» WHAT YOU ARE ASKED TO DO
Determine how many lines of this material contain "OpSeed". Give only the number.

__________________________________________________

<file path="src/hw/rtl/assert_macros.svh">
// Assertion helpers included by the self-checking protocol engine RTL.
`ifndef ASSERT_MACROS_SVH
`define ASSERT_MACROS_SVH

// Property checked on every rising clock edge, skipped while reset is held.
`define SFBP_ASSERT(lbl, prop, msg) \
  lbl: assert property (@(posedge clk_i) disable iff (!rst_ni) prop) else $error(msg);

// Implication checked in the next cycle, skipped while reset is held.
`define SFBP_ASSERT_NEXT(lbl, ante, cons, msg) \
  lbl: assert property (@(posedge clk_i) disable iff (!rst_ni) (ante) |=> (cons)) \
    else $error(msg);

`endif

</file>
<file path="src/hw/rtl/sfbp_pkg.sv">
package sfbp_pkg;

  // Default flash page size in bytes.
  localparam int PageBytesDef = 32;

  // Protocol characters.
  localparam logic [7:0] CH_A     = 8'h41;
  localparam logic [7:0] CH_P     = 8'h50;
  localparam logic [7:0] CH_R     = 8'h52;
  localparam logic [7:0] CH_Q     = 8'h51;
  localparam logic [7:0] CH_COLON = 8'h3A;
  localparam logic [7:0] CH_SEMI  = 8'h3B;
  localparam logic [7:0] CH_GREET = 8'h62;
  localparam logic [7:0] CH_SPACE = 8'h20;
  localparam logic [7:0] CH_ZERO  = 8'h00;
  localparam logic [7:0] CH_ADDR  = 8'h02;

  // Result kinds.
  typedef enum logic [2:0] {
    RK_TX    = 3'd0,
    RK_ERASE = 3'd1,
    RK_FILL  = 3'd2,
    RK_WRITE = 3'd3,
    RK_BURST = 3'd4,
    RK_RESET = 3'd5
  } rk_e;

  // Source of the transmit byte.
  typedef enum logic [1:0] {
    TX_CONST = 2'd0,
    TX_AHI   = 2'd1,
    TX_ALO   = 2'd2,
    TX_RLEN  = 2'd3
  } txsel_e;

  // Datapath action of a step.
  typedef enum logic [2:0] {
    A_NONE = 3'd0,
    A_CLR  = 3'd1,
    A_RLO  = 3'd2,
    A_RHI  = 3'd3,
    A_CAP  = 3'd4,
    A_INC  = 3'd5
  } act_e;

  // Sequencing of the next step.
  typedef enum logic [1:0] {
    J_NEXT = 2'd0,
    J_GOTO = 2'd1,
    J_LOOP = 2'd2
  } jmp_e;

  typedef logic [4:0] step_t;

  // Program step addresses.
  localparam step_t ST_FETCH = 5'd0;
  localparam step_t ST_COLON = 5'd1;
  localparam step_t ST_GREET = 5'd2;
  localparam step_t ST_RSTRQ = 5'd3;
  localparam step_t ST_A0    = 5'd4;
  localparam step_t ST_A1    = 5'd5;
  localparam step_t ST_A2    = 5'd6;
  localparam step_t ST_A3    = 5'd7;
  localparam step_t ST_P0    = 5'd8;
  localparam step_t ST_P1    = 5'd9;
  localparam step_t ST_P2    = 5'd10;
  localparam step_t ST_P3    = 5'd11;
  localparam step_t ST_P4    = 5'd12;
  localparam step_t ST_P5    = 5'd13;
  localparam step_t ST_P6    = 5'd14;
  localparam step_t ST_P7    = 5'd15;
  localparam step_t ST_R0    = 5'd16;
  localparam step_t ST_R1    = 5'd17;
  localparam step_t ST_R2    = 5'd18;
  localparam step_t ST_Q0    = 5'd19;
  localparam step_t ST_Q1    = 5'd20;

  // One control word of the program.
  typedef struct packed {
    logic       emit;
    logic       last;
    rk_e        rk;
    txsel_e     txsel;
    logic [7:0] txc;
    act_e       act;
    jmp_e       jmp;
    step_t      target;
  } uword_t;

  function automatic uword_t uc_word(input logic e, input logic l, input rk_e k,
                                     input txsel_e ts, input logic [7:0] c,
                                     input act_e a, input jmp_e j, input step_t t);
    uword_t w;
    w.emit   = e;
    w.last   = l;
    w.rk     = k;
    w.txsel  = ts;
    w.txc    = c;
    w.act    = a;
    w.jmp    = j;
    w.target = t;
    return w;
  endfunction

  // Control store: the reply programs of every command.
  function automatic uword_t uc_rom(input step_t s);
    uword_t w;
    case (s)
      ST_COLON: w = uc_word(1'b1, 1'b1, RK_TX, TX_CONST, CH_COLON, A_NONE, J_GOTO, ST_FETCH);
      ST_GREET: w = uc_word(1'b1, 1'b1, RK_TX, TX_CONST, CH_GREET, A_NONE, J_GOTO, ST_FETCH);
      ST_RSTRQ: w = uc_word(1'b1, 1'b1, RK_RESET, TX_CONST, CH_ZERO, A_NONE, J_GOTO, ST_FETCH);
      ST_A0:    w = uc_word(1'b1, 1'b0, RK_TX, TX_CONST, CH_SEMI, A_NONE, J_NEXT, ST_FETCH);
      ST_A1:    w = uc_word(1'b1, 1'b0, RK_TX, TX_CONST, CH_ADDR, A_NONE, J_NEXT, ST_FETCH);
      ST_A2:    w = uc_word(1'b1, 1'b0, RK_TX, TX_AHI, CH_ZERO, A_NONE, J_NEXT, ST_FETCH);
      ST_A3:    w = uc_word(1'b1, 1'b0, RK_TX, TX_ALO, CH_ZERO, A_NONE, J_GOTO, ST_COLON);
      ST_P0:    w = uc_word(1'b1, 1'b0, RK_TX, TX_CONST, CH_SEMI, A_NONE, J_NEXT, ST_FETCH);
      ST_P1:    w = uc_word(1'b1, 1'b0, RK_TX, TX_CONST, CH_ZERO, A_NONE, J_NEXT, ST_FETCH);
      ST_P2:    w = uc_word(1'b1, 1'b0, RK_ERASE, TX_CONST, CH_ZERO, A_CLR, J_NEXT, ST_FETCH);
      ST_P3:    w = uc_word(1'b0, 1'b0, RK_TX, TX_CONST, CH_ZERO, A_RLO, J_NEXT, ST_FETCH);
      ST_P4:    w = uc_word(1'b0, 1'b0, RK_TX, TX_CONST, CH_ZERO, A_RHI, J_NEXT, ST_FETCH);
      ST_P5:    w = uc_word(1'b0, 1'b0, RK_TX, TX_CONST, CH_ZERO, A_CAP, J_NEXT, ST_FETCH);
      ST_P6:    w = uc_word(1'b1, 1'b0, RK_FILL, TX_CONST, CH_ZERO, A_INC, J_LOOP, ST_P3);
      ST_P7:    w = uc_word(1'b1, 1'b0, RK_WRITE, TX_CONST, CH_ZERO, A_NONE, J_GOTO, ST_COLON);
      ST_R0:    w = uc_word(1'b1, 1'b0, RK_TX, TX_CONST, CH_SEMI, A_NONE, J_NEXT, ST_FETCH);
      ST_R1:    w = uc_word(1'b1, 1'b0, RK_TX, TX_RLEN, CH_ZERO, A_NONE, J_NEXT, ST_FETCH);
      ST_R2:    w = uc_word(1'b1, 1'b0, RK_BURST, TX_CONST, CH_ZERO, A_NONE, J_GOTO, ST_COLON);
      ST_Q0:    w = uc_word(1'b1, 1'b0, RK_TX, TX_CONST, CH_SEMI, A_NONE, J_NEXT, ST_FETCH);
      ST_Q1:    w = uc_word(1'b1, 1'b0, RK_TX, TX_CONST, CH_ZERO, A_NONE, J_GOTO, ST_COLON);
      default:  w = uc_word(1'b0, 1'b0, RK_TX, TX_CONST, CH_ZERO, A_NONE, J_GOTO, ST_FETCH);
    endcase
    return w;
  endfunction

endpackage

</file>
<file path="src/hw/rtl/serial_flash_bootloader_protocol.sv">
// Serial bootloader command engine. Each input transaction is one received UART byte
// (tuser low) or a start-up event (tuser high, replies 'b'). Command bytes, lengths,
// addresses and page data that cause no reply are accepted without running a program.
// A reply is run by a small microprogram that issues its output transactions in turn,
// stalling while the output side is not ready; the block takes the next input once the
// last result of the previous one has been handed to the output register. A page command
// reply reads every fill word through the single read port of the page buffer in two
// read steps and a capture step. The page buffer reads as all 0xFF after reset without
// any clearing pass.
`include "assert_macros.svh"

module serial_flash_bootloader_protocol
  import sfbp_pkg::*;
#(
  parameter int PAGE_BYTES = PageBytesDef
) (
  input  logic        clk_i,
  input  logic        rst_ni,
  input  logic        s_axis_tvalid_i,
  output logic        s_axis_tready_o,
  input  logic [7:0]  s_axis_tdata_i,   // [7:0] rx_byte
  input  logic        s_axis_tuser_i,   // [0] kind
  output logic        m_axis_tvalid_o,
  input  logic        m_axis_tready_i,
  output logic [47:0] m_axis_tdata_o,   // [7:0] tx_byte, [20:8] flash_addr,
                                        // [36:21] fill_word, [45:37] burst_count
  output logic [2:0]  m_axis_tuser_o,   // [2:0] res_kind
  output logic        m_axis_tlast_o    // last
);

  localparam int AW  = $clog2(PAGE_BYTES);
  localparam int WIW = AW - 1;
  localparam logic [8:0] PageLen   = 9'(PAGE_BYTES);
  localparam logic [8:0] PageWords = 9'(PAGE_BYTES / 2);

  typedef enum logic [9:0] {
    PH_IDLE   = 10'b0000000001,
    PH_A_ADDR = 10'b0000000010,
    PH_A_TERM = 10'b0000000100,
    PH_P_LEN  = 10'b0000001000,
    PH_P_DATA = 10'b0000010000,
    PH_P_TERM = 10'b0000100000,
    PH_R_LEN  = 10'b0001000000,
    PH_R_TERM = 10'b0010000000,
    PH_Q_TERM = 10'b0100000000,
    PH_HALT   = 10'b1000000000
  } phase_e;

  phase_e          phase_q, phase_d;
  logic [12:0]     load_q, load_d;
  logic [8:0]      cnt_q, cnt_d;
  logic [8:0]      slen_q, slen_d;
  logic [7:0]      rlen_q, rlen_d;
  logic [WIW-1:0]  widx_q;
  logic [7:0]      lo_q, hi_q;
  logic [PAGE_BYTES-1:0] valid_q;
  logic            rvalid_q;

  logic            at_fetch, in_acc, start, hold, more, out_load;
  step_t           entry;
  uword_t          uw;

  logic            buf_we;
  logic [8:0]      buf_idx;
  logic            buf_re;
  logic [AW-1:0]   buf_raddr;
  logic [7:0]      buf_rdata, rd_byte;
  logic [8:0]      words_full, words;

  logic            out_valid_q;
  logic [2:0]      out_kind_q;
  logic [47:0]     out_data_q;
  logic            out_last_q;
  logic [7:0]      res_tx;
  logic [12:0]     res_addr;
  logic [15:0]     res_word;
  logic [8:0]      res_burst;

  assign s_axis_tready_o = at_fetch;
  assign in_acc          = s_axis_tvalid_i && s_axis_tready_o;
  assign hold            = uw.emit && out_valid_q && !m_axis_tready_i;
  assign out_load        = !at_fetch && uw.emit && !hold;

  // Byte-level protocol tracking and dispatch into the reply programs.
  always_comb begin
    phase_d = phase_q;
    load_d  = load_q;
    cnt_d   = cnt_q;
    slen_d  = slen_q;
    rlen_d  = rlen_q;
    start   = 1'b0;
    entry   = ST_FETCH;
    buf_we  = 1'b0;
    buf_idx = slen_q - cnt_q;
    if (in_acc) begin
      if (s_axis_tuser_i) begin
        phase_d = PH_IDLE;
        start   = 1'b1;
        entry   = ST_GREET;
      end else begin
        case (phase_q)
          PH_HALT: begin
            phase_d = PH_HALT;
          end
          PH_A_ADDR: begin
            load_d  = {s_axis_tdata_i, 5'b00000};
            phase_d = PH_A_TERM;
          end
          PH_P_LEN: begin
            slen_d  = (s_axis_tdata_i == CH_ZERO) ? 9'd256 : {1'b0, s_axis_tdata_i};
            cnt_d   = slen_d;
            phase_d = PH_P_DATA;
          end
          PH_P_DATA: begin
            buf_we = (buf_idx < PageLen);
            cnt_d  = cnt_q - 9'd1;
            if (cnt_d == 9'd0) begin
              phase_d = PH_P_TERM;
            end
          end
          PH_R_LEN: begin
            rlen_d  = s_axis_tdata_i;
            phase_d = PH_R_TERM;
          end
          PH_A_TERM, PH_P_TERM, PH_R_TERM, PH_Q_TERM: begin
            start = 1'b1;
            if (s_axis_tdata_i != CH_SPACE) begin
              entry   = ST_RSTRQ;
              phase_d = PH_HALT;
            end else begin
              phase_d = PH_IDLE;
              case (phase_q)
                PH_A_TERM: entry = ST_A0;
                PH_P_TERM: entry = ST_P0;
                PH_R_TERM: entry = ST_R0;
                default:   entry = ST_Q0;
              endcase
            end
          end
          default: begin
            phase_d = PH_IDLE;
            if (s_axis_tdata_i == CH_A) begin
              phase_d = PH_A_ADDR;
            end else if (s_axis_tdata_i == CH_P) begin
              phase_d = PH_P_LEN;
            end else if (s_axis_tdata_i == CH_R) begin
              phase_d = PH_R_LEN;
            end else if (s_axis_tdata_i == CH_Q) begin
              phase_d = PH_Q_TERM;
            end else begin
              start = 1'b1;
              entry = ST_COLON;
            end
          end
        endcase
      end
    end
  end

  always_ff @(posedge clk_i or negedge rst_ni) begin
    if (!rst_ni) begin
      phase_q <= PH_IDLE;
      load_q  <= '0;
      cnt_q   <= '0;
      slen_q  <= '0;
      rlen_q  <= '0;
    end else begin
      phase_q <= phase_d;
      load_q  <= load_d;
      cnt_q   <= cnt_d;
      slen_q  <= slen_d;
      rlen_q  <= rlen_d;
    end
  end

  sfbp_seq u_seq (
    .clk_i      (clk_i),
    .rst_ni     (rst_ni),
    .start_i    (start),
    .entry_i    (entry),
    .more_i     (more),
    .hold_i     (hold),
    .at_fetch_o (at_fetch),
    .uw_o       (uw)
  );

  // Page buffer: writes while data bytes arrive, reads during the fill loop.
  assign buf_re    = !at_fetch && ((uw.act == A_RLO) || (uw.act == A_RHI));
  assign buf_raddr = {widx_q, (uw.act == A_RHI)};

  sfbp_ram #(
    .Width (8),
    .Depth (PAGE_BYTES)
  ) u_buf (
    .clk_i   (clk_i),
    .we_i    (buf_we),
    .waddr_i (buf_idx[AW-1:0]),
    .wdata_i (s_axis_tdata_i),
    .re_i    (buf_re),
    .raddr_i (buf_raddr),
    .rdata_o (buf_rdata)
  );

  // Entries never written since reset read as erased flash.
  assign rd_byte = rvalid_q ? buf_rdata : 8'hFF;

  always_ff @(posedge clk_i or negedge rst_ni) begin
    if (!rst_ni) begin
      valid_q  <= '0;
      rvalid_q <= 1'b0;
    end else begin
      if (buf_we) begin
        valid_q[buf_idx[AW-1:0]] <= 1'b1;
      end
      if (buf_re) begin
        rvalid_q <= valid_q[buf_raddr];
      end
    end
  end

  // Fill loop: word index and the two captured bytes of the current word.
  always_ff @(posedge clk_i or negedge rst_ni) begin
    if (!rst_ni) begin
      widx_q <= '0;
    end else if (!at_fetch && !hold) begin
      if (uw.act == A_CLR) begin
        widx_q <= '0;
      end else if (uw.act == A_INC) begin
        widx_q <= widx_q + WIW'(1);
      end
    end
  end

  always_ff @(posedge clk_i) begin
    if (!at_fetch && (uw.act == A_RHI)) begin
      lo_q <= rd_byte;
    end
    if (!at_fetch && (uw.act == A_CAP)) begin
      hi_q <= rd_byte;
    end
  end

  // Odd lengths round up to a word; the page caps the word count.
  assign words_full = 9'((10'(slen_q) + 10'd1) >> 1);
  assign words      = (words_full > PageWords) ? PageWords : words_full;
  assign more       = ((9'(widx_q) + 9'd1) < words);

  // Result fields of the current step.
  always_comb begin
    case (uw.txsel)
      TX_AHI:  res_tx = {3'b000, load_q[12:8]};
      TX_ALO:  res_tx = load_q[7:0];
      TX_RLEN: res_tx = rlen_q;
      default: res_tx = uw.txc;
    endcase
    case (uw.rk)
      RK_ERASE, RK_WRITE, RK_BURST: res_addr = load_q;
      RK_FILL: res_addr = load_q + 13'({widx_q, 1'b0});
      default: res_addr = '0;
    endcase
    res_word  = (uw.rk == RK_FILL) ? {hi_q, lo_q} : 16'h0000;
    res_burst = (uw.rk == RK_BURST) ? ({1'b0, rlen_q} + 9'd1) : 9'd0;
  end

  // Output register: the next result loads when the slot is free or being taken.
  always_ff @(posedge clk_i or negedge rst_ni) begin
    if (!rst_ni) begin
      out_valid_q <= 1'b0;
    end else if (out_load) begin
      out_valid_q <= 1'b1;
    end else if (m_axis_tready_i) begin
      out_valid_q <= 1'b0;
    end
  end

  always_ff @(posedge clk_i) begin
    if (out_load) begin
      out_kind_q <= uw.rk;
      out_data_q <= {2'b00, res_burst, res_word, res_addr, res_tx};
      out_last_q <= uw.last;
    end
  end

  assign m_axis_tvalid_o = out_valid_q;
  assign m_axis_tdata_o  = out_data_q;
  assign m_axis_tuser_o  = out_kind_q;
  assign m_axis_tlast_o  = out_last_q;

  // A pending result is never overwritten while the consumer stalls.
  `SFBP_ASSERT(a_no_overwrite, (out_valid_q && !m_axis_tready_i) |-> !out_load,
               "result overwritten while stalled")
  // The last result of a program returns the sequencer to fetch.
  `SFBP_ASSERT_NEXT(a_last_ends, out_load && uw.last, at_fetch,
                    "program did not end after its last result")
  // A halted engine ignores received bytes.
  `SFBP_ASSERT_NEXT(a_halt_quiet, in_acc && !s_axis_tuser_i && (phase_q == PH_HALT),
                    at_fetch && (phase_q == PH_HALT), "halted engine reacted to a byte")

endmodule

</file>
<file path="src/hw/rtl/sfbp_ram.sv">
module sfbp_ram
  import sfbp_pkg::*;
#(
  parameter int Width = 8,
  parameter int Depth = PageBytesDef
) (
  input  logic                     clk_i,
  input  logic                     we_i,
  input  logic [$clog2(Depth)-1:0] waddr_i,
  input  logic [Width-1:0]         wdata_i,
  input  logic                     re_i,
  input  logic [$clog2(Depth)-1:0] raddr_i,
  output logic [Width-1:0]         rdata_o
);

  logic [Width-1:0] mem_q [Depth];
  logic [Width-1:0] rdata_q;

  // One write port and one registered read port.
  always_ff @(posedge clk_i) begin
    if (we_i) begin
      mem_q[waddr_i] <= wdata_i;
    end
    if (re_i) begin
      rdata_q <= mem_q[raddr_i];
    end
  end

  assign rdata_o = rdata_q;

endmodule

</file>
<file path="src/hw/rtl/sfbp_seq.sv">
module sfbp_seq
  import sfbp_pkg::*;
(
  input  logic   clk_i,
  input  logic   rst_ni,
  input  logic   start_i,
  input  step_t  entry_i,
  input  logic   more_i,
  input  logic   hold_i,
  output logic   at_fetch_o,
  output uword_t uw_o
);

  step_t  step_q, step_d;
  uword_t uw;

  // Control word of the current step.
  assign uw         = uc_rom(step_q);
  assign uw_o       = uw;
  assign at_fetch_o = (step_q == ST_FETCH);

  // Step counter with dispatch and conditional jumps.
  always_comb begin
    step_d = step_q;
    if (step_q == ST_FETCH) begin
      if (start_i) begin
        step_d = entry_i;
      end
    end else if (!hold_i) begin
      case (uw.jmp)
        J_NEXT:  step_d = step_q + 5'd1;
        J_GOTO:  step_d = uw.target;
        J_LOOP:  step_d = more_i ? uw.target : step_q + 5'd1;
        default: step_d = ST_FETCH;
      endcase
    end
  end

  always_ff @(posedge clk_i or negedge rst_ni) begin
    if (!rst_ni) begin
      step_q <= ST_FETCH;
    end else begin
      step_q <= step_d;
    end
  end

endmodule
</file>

__________________________________________________

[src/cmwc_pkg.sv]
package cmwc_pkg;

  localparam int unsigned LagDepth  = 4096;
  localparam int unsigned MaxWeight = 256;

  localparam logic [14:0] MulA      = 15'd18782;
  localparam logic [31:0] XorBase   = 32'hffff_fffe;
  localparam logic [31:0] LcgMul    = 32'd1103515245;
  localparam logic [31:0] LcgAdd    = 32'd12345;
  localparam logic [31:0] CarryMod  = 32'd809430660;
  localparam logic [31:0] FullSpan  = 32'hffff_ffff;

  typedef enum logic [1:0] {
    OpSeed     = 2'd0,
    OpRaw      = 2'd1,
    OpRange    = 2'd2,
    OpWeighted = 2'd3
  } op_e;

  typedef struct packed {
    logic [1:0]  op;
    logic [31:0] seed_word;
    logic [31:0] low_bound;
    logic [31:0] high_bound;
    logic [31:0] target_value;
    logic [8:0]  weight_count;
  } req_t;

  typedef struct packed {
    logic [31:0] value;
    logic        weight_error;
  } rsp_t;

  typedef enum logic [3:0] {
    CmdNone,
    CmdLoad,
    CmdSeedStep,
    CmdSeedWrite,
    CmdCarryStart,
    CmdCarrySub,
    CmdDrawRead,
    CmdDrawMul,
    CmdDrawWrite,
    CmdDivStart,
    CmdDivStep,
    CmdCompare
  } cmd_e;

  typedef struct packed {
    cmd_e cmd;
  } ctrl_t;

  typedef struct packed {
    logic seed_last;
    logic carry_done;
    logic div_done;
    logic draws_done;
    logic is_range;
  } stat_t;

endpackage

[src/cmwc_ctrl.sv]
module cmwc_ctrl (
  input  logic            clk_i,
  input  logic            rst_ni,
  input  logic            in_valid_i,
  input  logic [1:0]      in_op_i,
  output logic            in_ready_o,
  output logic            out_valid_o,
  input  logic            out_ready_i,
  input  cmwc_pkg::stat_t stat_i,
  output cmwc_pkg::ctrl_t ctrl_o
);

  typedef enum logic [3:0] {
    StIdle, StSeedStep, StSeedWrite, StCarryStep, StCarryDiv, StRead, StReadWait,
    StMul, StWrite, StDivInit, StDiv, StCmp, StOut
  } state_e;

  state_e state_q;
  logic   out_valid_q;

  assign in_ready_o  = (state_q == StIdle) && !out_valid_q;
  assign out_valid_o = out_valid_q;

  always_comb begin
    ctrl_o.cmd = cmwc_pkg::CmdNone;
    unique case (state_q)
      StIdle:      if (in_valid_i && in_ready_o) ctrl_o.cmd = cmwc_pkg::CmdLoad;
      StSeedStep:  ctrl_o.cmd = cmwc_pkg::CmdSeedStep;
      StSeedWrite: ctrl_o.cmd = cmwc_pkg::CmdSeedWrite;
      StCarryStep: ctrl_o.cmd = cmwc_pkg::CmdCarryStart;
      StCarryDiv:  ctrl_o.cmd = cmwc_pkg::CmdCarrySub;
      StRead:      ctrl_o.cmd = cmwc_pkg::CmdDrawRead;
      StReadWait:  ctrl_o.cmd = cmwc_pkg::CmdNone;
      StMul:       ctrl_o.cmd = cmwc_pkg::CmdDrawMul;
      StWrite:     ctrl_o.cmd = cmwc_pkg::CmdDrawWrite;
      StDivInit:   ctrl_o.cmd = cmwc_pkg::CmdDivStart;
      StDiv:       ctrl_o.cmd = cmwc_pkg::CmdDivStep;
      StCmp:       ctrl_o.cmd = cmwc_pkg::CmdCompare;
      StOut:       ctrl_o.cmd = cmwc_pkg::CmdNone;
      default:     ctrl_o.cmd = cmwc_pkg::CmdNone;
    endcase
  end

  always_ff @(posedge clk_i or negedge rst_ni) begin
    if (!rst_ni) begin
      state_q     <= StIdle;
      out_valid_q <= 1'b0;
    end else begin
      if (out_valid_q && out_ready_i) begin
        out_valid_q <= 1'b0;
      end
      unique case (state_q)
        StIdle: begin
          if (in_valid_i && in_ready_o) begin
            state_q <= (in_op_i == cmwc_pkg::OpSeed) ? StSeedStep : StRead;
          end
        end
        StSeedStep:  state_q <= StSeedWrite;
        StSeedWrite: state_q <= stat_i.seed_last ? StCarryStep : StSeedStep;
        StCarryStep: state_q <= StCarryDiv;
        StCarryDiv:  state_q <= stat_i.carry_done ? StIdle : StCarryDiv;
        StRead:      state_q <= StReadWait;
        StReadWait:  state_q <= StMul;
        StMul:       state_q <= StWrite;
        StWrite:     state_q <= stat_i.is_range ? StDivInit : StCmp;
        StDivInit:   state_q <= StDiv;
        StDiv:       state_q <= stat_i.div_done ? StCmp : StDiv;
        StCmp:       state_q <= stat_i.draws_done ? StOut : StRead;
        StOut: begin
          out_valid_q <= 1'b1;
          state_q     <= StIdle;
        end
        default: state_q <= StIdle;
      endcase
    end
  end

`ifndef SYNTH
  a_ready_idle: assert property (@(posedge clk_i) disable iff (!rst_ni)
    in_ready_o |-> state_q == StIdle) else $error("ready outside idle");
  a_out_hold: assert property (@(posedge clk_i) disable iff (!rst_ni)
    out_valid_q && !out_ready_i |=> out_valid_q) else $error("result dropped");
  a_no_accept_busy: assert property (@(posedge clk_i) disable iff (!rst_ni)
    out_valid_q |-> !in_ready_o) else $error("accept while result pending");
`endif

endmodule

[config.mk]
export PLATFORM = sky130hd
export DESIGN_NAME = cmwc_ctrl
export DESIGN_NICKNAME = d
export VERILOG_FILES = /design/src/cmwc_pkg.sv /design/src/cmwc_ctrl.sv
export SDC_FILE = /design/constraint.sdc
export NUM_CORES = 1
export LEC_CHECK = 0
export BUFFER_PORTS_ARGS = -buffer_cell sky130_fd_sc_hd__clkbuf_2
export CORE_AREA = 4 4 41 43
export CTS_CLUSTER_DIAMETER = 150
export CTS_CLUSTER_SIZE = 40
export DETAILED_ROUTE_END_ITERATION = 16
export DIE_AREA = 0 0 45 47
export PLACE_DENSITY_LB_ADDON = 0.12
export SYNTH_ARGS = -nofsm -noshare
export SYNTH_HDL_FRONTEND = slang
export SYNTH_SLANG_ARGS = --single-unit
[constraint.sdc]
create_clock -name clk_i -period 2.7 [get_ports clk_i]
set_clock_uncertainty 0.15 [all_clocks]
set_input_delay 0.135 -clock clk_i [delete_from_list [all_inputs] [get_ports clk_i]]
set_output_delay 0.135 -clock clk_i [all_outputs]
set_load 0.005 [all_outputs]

__________________________________________________

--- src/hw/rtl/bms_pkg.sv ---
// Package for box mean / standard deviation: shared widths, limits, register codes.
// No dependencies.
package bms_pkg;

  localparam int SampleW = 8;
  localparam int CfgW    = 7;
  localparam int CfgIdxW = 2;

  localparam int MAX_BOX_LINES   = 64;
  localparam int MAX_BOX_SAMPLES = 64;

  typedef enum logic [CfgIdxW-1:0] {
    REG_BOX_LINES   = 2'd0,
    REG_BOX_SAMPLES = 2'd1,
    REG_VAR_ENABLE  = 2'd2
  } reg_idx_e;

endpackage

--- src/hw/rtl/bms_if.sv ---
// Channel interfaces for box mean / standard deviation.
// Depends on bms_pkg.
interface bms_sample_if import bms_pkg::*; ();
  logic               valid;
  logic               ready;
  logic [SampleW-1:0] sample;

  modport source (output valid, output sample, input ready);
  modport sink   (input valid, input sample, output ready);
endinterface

__________________________________________________

» FINISHED TASK
2